General characteristics
- Displacement: 5,582 tons
- Propulsion: 2 diesel engines, 16 cylinders, two screws
- Speed: 11 knots (20 km/h; 13 mph)
- Complement: 290–300
- Armament: 4 twin high-angle 4-inch (102 mm) turrets; 2 quadruple 2-pounder pom-pom mounts; 2 quadruple .5-inch (12.7 mm) machine guns;

= HMS Foylebank =

1930 cargo ship converted to anti-aircraft role

HMS Foylebank was a Royal Navy anti-aircraft ship active during the early part of the Second World War. She entered service in June 1940 and was sunk in a German air attack in July 1940.

==Service history==
Foylebank was launched on 12 June 1930 as the 5,500-gross register ton motor merchant ship MV Foylebank for the Bank Line (Andrew Weir Shipping) and requisitioned by the Royal Navy when the Second World War broke out in September 1939. She was converted into an anti-aircraft ship, equipped with 0.5 inch (12.7 mm) machine guns, two quad 2-pounder pom-poms and four twin high-angle 4-inch (102 mm) gun turrets. Commissioned as HMS Foylebank on 6 June 1940, with Captain Henry P. Wilson in command, she arrived in Portland Harbour next to the Isle of Portland in Dorset, England, on 9 June 1940 for a work-up for anti-aircraft duties. She subsequently saw action at Portland.

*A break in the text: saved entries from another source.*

### src/scc_pkg.sv
// Package for the segment/circle collision unit: fixed widths, stage counts
// and the sideband vector type shared by the pipelined arithmetic units.
// No dependencies.
package scc_pkg;

    localparam int COORD_BITS    = 16;
    localparam int DIR_FRAC_BITS = 14;

    localparam int SQ_OUT_W = 2 * DIR_FRAC_BITS + 1;
    localparam int SQ_IN_W  = 2 * SQ_OUT_W;
    localparam int SQ_REM_W = SQ_OUT_W + 1;

    localparam int DIV_Q_W   = 20;
    localparam int DIV_DEN_W = SQ_OUT_W;
    localparam int DIV_NUM_W = COORD_BITS - 1 + 2 * DIR_FRAC_BITS;

    localparam int SB_W = 148;

    localparam int PROJ_LIMIT = 92682;
    localparam int DIR_ONE    = 1 << DIR_FRAC_BITS;

    typedef logic [SB_W-1:0] scc_sb_t;

endpackage

### src/scc_div.sv
// Pipelined unsigned restoring divider, one quotient bit per register stage.
// Depends on scc_pkg; the quotient must fit in DIV_Q_W bits.
module scc_div
    import scc_pkg::*;
(
    input  logic                 aclk,
    input  logic                 aresetn,
    input  logic                 en,
    input  logic                 in_valid,
    input  logic [DIV_NUM_W-1:0] in_num,
    input  logic [DIV_DEN_W-1:0] in_den,
    input  scc_sb_t              in_sb,
    output logic                 out_valid,
    output logic [DIV_Q_W-1:0]   out_quot,
    output scc_sb_t              out_sb
);

    logic                 vld_reg [DIV_Q_W];
    logic [DIV_DEN_W-1:0] rem_reg [DIV_Q_W];
    logic [DIV_Q_W-1:0]   nq_reg  [DIV_Q_W];
    logic [DIV_DEN_W-1:0] den_reg [DIV_Q_W];
    scc_sb_t              sb_reg  [DIV_Q_W];

    for (genvar i = 0; i < DIV_Q_W; i++) begin : g_stage
        logic                 vld_prev;
        logic [DIV_DEN_W-1:0] rem_prev;
        logic [DIV_Q_W-1:0]   nq_prev;
        logic [DIV_DEN_W-1:0] den_prev;
        scc_sb_t              sb_prev;
        logic [DIV_DEN_W:0]   work;
        logic                 take;
        logic [DIV_DEN_W-1:0] rem_next;

        if (i == 0) begin : g_first
            assign vld_prev = in_valid;
            assign rem_prev = DIV_DEN_W'(in_num[DIV_NUM_W-1:DIV_Q_W]);
            assign nq_prev  = in_num[DIV_Q_W-1:0];
            assign den_prev = in_den;
            assign sb_prev  = in_sb;
        end else begin : g_rest
            assign vld_prev = vld_reg[i-1];
            assign rem_prev = rem_reg[i-1];
            assign nq_prev  = nq_reg[i-1];
            assign den_prev = den_reg[i-1];
            assign sb_prev  = sb_reg[i-1];
        end

        assign work     = {rem_prev, nq_prev[DIV_Q_W-1]};
        assign take     = (work >= {1'b0, den_prev});
        assign rem_next = take ? DIV_DEN_W'(work - {1'b0, den_prev}) : work[DIV_DEN_W-1:0];

        always_ff @(posedge aclk) begin
            if (!aresetn) begin
                vld_reg[i] <= 1'b0;
            end else if (en) begin
                vld_reg[i] <= vld_prev;
            end
            if (en) begin
                rem_reg[i] <= rem_next;
                nq_reg[i]  <= {nq_prev[DIV_Q_W-2:0], take};
                den_reg[i] <= den_prev;
                sb_reg[i]  <= sb_prev;
            end
        end
    end

    assign out_valid = vld_reg[DIV_Q_W-1];
    assign out_quot  = nq_reg[DIV_Q_W-1];
    assign out_sb    = sb_reg[DIV_Q_W-1];

endmodule

### config.mk
export PLATFORM = sky130hd
export DESIGN_NAME = scc_div
export DESIGN_NICKNAME = d
export VERILOG_FILES = /design/src/scc_pkg.sv /design/src/scc_div.sv
export SDC_FILE = /design/constraint.sdc
export NUM_CORES = 2
export LEC_CHECK = 0
export BUFFER_PORTS_ARGS = -buffer_cell sky130_fd_sc_hd__buf_2
export CORE_ASPECT_RATIO = 0.8
export CORE_UTILIZATION = 30
export CTS_BUF_LIST = sky130_fd_sc_hd__clkbuf_2
export CTS_CLUSTER_SIZE = 20
export DETAILED_ROUTE_END_ITERATION = 12
export GPL_TIMING_DRIVEN = 1
export PLACE_DENSITY_LB_ADDON = 0.15
export SYNTH_ARGS = -nofsm -noshare
export SYNTH_HDL_FRONTEND = slang
export SYNTH_MEMORY_MAX_BITS = 65536
export SYNTH_SLANG_ARGS = --single-unit
### constraint.sdc
create_clock -name aclk -period 9.2 [get_ports aclk]
set_input_delay 1.38 -clock aclk [delete_from_list [all_inputs] [get_ports aclk]]
set_output_delay 1.38 -clock aclk [all_outputs]
set_load 0.02 [all_outputs]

On 4 July 1940 whilst the majority of her crew were at breakfast, unidentified aircraft were reported to the south. These were originally thought to be Allied aircraft returning to base but they turned out to be 26 Luftwaffe Junkers Ju 87 Stuka dive bombers. These aircraft had the objective of disabling Foylebank, which the Germans saw as a threat to their plans to destroy the United Kingdom's coastal shipping. During an eight-minute attack, Foylebank shot down two aircraft, but an estimated 22 bombs hit the ship and she listed to port, shrouded in smoke, with 176 out of a total crew of 298 killed and many more wounded.. She sank on 5 July 1940. One of the ship's company, Jack Foreman Mantle, was posthumously awarded the Victoria Cross for his actions in defending the ship from aircraft whilst mortally wounded.

== Salvage ==
Foylebank later was salvaged in two sections. The forward section was broken up at Falmouth, Cornwall, in 1947, the aft section at Thos. W. Ward Grays in Essex in 1952. Some fragments remain on the seabed and one piece has been recovered and presented to the Portland Museum in Dorset.